机构地区:[1]新疆医科大学第二附属医院风湿免疫科,新疆乌鲁木齐830000

出  处:《广东医学》2021年第2期226-228,233,共4页Guangdong Medical Journal

基  金:新疆维吾尔自治区自然科学基金项目(2016D01C194)。

摘  要:目的研究类风湿关节炎(RA)患者白细胞介素-38(IL-38)的表达水平,并探讨IL-38对辅助性T细胞17(Th17)细胞转录因子(RORC、STAT3)的影响。方法收集RA患者30例,为RA组,30例体检中心的健康人群作为正常对照组。采用实时荧光定量PCR检测IL-38、RORC、STAT3mRNA水平;ELISA法检测血清IL-38蛋白水平;采用t检验或Mann-Whitney秩和检验。结果(1)实时荧光定量PCR结果显示RA患者IL-38基因表达水平(2.92±1.96)显著低于正常对照组(5.79±3.55),差异有统计学意义(Z=-1.28,P<0.05);RA患者IL-38蛋白表达水平(0.44±0.03)显著低于正常对照组(0.72±0.58),差异有统计学意义(Z=-1.59,P<0.05);(2)RA患者RORC、STAT3基因表达水平(6.29±3.98)、(2.72±2.11)显著高于正常对照组(1.6±0.95)、(0.69±0.67),差异有统计学意义(Z=-1.36,P<0.05;Z=-1.24,P<0.05);且RORC、STAT3基因表达水平分别与IL-38水平呈负相关(r=-0.31,P<0.05;r=-0.25,P<0.05);(3)在体外实验中,RA患者外周血中加入IL-38后,RORC、STAT3基因表达水平(1.87±1.59)、(0.58±0.13)较RA患者(6.29±3.98)、(2.72±2.11)明显下降,差异有统计学意义(Z=-1.48,P<0.05;Z=-1.37,P<0.05)。结论在RA患者体内IL-38浓度下降,使得Th17细胞转录因子RORC、STAT3表达增加,可诱导经典JAK/STAT3信号传导通路活化,促进Th17细胞大量分化,导致关节滑膜增殖、软骨侵蚀和全身性的炎症反应,从而引发RA的发病。
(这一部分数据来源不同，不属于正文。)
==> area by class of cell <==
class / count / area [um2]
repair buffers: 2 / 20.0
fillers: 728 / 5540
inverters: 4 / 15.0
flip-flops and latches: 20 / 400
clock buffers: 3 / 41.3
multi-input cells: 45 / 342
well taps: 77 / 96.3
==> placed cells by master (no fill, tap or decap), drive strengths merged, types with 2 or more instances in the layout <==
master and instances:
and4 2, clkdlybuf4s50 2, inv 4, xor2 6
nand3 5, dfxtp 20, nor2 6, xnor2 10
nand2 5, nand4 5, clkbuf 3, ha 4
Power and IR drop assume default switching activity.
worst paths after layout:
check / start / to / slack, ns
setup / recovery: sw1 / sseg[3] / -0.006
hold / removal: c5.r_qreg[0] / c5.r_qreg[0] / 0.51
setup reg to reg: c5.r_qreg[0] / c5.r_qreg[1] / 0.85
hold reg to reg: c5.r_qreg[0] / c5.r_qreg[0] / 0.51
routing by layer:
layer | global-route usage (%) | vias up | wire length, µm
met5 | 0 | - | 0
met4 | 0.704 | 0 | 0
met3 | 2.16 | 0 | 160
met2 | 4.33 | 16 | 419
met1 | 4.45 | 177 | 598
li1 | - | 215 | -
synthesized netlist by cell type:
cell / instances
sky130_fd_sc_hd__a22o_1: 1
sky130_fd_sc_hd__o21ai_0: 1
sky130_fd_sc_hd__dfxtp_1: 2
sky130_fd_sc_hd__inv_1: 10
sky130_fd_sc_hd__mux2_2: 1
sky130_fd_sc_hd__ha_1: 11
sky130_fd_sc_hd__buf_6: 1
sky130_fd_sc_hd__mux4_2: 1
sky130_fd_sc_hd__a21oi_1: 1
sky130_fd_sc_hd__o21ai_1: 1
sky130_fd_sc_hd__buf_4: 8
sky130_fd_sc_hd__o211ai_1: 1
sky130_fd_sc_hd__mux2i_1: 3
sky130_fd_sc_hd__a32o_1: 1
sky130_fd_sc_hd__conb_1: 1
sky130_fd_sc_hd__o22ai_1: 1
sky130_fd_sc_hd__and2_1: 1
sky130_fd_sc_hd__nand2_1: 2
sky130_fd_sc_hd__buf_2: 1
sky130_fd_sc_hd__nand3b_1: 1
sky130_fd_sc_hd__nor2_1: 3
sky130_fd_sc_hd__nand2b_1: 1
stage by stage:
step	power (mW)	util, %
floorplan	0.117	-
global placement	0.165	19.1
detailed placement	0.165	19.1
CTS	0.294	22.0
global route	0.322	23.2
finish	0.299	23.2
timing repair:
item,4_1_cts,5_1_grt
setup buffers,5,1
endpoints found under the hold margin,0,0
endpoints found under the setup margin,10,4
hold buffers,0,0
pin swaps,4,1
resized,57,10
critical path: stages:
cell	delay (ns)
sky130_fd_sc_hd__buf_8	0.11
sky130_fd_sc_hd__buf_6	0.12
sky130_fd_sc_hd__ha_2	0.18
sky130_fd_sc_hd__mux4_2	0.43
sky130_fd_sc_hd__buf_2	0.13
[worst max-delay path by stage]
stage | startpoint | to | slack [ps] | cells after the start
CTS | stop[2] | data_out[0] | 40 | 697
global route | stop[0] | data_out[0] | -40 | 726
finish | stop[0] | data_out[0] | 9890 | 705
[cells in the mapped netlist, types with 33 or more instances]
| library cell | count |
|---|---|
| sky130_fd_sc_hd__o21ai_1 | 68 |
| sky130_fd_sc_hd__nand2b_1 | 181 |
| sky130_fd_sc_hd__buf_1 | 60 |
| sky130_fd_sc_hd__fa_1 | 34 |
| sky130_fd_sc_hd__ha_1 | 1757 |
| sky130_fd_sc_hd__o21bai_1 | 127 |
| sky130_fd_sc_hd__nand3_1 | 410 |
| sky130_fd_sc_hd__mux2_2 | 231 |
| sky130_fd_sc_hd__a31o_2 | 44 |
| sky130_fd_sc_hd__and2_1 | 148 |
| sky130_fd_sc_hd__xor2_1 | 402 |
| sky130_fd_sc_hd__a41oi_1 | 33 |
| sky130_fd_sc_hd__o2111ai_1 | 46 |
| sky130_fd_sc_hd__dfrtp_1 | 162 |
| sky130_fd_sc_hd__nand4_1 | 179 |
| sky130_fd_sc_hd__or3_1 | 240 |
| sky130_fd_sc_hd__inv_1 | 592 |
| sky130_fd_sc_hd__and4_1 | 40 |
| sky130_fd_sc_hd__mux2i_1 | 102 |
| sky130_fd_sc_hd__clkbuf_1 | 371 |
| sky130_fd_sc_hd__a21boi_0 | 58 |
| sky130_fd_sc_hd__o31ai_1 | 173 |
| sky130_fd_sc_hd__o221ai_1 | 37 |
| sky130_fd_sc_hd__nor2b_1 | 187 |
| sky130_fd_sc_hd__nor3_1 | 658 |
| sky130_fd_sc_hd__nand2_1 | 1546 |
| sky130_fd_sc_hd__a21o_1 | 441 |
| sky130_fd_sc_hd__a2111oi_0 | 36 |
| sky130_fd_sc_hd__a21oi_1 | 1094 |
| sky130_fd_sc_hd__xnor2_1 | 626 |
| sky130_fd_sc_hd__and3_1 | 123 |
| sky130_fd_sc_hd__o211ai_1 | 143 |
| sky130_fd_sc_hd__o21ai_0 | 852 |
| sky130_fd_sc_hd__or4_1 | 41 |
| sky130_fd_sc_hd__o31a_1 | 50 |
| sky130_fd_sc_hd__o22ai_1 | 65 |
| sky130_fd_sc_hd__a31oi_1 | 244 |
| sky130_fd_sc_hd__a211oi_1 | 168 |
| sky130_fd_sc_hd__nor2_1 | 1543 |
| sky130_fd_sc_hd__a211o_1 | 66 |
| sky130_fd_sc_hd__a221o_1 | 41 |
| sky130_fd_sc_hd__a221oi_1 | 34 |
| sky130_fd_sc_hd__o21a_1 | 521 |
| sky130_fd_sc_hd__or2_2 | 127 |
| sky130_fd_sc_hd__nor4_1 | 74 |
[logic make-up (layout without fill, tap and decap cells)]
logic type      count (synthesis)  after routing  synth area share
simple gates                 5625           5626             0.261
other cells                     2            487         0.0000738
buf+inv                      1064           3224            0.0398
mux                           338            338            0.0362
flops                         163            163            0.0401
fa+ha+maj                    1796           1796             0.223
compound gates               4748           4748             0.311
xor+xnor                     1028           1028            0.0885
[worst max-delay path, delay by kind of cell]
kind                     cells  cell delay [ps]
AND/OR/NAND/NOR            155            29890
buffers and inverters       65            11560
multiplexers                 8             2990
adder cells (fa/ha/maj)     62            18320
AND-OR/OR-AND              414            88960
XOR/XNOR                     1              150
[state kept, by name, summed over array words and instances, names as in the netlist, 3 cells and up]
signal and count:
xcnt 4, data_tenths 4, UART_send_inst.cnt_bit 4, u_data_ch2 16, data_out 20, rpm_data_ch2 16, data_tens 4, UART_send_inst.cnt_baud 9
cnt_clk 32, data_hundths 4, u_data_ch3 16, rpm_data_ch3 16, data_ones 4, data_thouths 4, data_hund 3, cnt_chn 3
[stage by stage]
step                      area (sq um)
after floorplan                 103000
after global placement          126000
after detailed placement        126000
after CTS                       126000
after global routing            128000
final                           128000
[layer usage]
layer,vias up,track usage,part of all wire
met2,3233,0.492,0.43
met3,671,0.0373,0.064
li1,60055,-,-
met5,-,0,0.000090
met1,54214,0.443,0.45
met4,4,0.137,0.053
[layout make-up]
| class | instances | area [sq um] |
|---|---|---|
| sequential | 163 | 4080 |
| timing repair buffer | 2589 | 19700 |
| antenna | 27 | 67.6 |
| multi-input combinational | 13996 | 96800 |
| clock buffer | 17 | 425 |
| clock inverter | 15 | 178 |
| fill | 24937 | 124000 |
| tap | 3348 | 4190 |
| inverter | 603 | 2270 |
--- ./design.v ---
module PID_Input_Processor(
    clk, 
    rstn,
    rpm0_ready,
    rpm1_ready,
    rpm2_ready,
    rpm3_ready,
    rpm0_data_o,
    rpm1_data_o,
    rpm2_data_o,
    rpm3_data_o,
    tr_valid_o,
    tr_chn_o,
    tr_data_o,
    param_valid_i,
    param_chn_i,
    param_a1_i,
    param_a2_i,
    param_a3_i,
    param_b0_i,
    param_b1_i,
    param_b2_i,
    param_max_i,
    param_min_i,
    data_valid_i,
    data_chn_i,
    data_fdb_i,
    data_ref_i,
    tready_o
)  ;
    parameter DATA_WIDTH = 16;
    parameter NUM_CHN = 4;
    localparam CHN_WIDTH = 3;
    localparam NUM_CYCLE = 20;
    parameter RPM_MAX = 1023;
    parameter CLK_FREQ = 27_000_000;     
    parameter PID_FREQ = 1500;           
    localparam CNT_WIDTH = $clog2(CLK_FREQ/PID_FREQ) + 1; 
    parameter PARAM_A1 = 127;
    parameter PARAM_A2 = 64;
    parameter PARAM_A3 = 64;
    parameter PARAM_B0 = 26;
    parameter PARAM_B1 = 13;
    parameter PARAM_B2 = 13;
    input wire                      clk;
    input wire                      rstn;
    input wire                      rpm0_ready;
    input wire                      rpm1_ready;
    input wire                      rpm2_ready;
    input wire                      rpm3_ready;
    input wire  [DATA_WIDTH-1:0]    rpm0_data_o;
    input wire  [DATA_WIDTH-1:0]    rpm1_data_o;
    input wire  [DATA_WIDTH-1:0]    rpm2_data_o;
    input wire  [DATA_WIDTH-1:0]    rpm3_data_o;
    input wire                      tr_valid_o;
    input wire  [CHN_WIDTH-1:0]     tr_chn_o;
    input wire  [DATA_WIDTH-1:0]    tr_data_o;
    output reg                      param_valid_i;
    output reg  [CHN_WIDTH-1:0]     param_chn_i;
    output reg  [DATA_WIDTH-1:0]    param_a1_i;
    output reg  [DATA_WIDTH-1:0]    param_a2_i;
    output reg  [DATA_WIDTH-1:0]    param_a3_i;
    output reg  [DATA_WIDTH-1:0]    param_b0_i;
    output reg  [DATA_WIDTH-1:0]    param_b1_i;
    output reg  [DATA_WIDTH-1:0]    param_b2_i;
    output reg  [DATA_WIDTH-1:0]    param_max_i;
    output reg  [DATA_WIDTH-1:0]    param_min_i;
    input wire                      tready_o;
    output reg                      data_valid_i;
    output reg  [CHN_WIDTH-1:0]     data_chn_i;
    output reg  [DATA_WIDTH-1:0]    data_fdb_i;
    output reg  [DATA_WIDTH-1:0]    data_ref_i;
    reg     [5:0]               cnt_cycle;
    reg                         param_valid;
    reg     [CHN_WIDTH-1:0]     param_chn;
    reg                         data_load;
    reg     [CHN_WIDTH:0]       data_cycle;
    reg     [DATA_WIDTH-1:0]    rpm_data_ch0;
    reg     [DATA_WIDTH-1:0]    rpm_data_ch1;
    reg     [DATA_WIDTH-1:0]    rpm_data_ch2;
    reg     [DATA_WIDTH-1:0]    rpm_data_ch3;
    reg     [DATA_WIDTH-1:0]    target_rpm_ch1;
    reg     [DATA_WIDTH-1:0]    target_rpm_ch2;
    reg     [DATA_WIDTH-1:0]    target_rpm_ch3;
    reg     [DATA_WIDTH-1:0]    target_rpm_ch0;
    reg     [CNT_WIDTH-1:0]     cnt_slow_down;
    reg                         ready_slow_down;
    always @(posedge clk or negedge rstn) begin
        if (!rstn) begin
            rpm_data_ch0 <= 0;
            rpm_data_ch1 <= 0;
            rpm_data_ch2 <= 0;
            rpm_data_ch3 <= 0;
        end
        else begin
            if (rpm0_ready == 1'b1)
                rpm_data_ch0 <= rpm0_data_o;
            else
                rpm_data_ch0 <= rpm_data_ch0;
            if (rpm1_ready == 1'b1)
                rpm_data_ch1 <= rpm1_data_o;
            else
                rpm_data_ch1 <= rpm_data_ch1;
            if (rpm2_ready == 1'b1)
                rpm_data_ch2 <= rpm2_data_o;
            else
                rpm_data_ch2 <= rpm_data_ch2;
            if (rpm3_ready == 1'b1)
                rpm_data_ch3 <= rpm3_data_o;
            else
                rpm_data_ch3 <= rpm_data_ch3;
        end
    end
    always @(posedge clk or negedge rstn) begin
        if(!rstn) begin
            target_rpm_ch0 <= 0;
            target_rpm_ch1 <= 0;
            target_rpm_ch2 <= 0;
            target_rpm_ch3 <= 0;
        end
        else if(tr_valid_o == 1'b1 && tr_chn_o == 0) begin
            target_rpm_ch0 <= tr_data_o;
        end
        else if(tr_valid_o == 1'b1 && tr_chn_o == 1) begin
            target_rpm_ch1 <= tr_data_o;
        end
        else if(tr_valid_o == 1'b1 && tr_chn_o == 2) begin
            target_rpm_ch2 <= tr_data_o;
        end
        else if(tr_valid_o == 1'b1 && tr_chn_o == 3) begin
            target_rpm_ch3 <= tr_data_o;
        end
    end
    always @(posedge clk or negedge rstn) begin
        if(!rstn) begin
            cnt_cycle <= 0;
        end
        else if(cnt_cycle == NUM_CYCLE-1) begin
            cnt_cycle <= cnt_cycle;
        end
        else begin
            cnt_cycle <= cnt_cycle + 1;
        end
    end
    always @(posedge clk or negedge rstn) begin
        if(!rstn) begin
            param_valid <= 0;
            param_valid_i <= 0;
        end
        else begin
            param_valid <= ((cnt_cycle >= 5) && (cnt_cycle < NUM_CHN+5)) ? 1'b1:1'b0;  
            param_valid_i <= param_valid;
        end
    end
    always @(posedge clk or negedge rstn) begin
        if(!rstn) begin
            param_chn <= NUM_CHN-1;
        end
        else if(cnt_cycle == 5) begin
            param_chn <= 0;
        end
        else if(cnt_cycle < NUM_CHN+5 && cnt_cycle > 5) begin
            param_chn <= param_chn+1;
        end
    end
    always @(posedge clk or negedge rstn) begin
        if(!rstn) begin
            param_chn_i <= NUM_CHN-1;
        end
        else begin
            param_chn_i <= param_chn;
        end    
    end
    always @(posedge clk) begin
        case(param_chn) 
            0:begin
                param_a1_i <= PARAM_A1;
                param_a2_i <= PARAM_A2;
                param_a3_i <= PARAM_A3;
                param_b0_i <= PARAM_B0;
                param_b1_i <= PARAM_B1;
                param_b2_i <= PARAM_B2;
                param_max_i <= RPM_MAX;
                param_min_i <= -RPM_MAX;
            end
            1: begin
                param_a1_i <= PARAM_A1;
                param_a2_i <= PARAM_A2;
                param_a3_i <= PARAM_A3;
                param_b0_i <= PARAM_B0;
                param_b1_i <= PARAM_B1;
                param_b2_i <= PARAM_B2;
                param_max_i <= RPM_MAX;
                param_min_i <= -RPM_MAX;
            end
            2: begin
                param_a1_i <= PARAM_A1;
                param_a2_i <= PARAM_A2;
                param_a3_i <= PARAM_A3;
                param_b0_i <= PARAM_B0;
                param_b1_i <= PARAM_B1;
                param_b2_i <= PARAM_B2;
                param_max_i <= RPM_MAX;
                param_min_i <= -RPM_MAX;
            end
            3: begin
                param_a1_i <= PARAM_A1;
                param_a2_i <= PARAM_A2;
                param_a3_i <= PARAM_A3;
                param_b0_i <= PARAM_B0;
                param_b1_i <= PARAM_B1;
                param_b2_i <= PARAM_B2;
                param_max_i <= RPM_MAX;
                param_min_i <= -RPM_MAX;
            end
            default: begin
                param_a1_i <= PARAM_A1;
                param_a2_i <= PARAM_A2;
                param_a3_i <= PARAM_A3;
                param_b0_i <= PARAM_B0;
                param_b1_i <= PARAM_B1;
                param_b2_i <= PARAM_B2;
                param_max_i <= RPM_MAX;
                param_min_i <= -RPM_MAX;
            end
        endcase
    end
    always @(posedge clk or negedge rstn) begin
        if(!rstn) begin
            data_load <= 0;
        end
        else begin
            data_load <= (cnt_cycle >= 10)? 1'b1:1'b0;
        end
    end
    always @(posedge clk or negedge rstn) begin
        if(!rstn) begin
            cnt_slow_down <= 0;
            ready_slow_down <= 0;
        end
        else if(data_load & tready_o) begin
            if(cnt_slow_down == CLK_FREQ/PID_FREQ - 1) begin
                cnt_slow_down <= 0;
                ready_slow_down <= 1;
            end
            else begin
                cnt_slow_down <= cnt_slow_down + 1;
                ready_slow_down <= ready_slow_down;
            end
        end
        else begin
            cnt_slow_down <= 0;
            ready_slow_down <= 0;
        end
    end
    always @(posedge clk or negedge rstn) begin
        if(!rstn) begin
            data_cycle <= NUM_CHN;
        end
        else if(data_load & tready_o & ready_slow_down) begin
            if(data_cycle == NUM_CHN) 
                data_cycle <= 0;
            else 
                data_cycle <= data_cycle + 1;
        end
    end
    always @(*) begin
        if(data_cycle == NUM_CHN) begin
            data_valid_i <= 1'b0;
            data_chn_i <= NUM_CHN-1;
            data_fdb_i <= 0;
            data_ref_i <= 0;
        end
        else if(data_cycle == 0) begin
            data_valid_i <= 1'b1;
            data_chn_i <= 0;
            data_fdb_i <= rpm_data_ch0;
            data_ref_i <= target_rpm_ch0;
        end
        else if(data_cycle == 1)  begin
            data_valid_i <= 1'b1;
            data_chn_i <= 1;
            data_fdb_i <= rpm_data_ch1;
            data_ref_i <= target_rpm_ch1;
        end
        else if(data_cycle == 2)  begin
            data_valid_i <= 1'b1;
            data_chn_i <= 2;
            data_fdb_i <= rpm_data_ch2;
            data_ref_i <= target_rpm_ch2;
        end
        else begin
            data_valid_i <= 1'b1;
            data_chn_i <= data_cycle;
            data_fdb_i <= rpm_data_ch3;
            data_ref_i <= target_rpm_ch3;
        end
    end
endmodule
Objective To investigate the effect of IL-38 on the transcription factors of Th17 cells in patients with rheumatoid arthritis.Methods Total RNA was extracted and reverse transcribed into complementary DNA.Real-time PCR technique was used to determine the gene expression of IL-38,RORC and STAT3 at transcription level.Enzyme linked immune sorbent assay(ELISA)was used to detect the level of IL-38 in peripheral blood.Statistical analysis was conducted with t-test and Mann-Whitney rank test.Results IL-38 mRNA expression in RA patients(2.92±1.96)was significantly reduced as compared with normal controls(5.79±3.55,Z=-1.28,P<0.05).IL-38 protein expression in RA patients(0.44±0.03)was significantly lower than healthy controls(0.72±0.58,Z=-1.59,P<0.05).The mRNA expression levels of RORC and STAT3 were significantly increased in RA patients(6.29±3.98 and 2.72±2.11,respectively)compared to healthy controls(1.6±0.95 and 0.69±0.67,respectively;Z=-1.36,P<0.05 and Z=-1.24,P<0.05).In RA patients the levels of RORC and STAT3 were negatively correlated with IL-38(r=-0.31,P<0.05;r=-0.25,P<0.05).IL-38 caused a significant decline in the expression levels of RORC and STAT3 in RA patients(1.87±1.59 and 0.58±0.13,respectively)compared with untreated cells(6.29±3.98 and 2.72±2.11,respectively;Z=-1.48,P<0.05,and Z=-1.37,P<0.05).Conclusion The decrease of IL-38 concentration in RA patients increases the expression of transcription factors RORC and STAT of Th17 cells,which promotes the differentiation of Th17 cells,and leads to joint synovium proliferation,cartilage erosion and systemic inflammatory response,thus triggering the onset of RA.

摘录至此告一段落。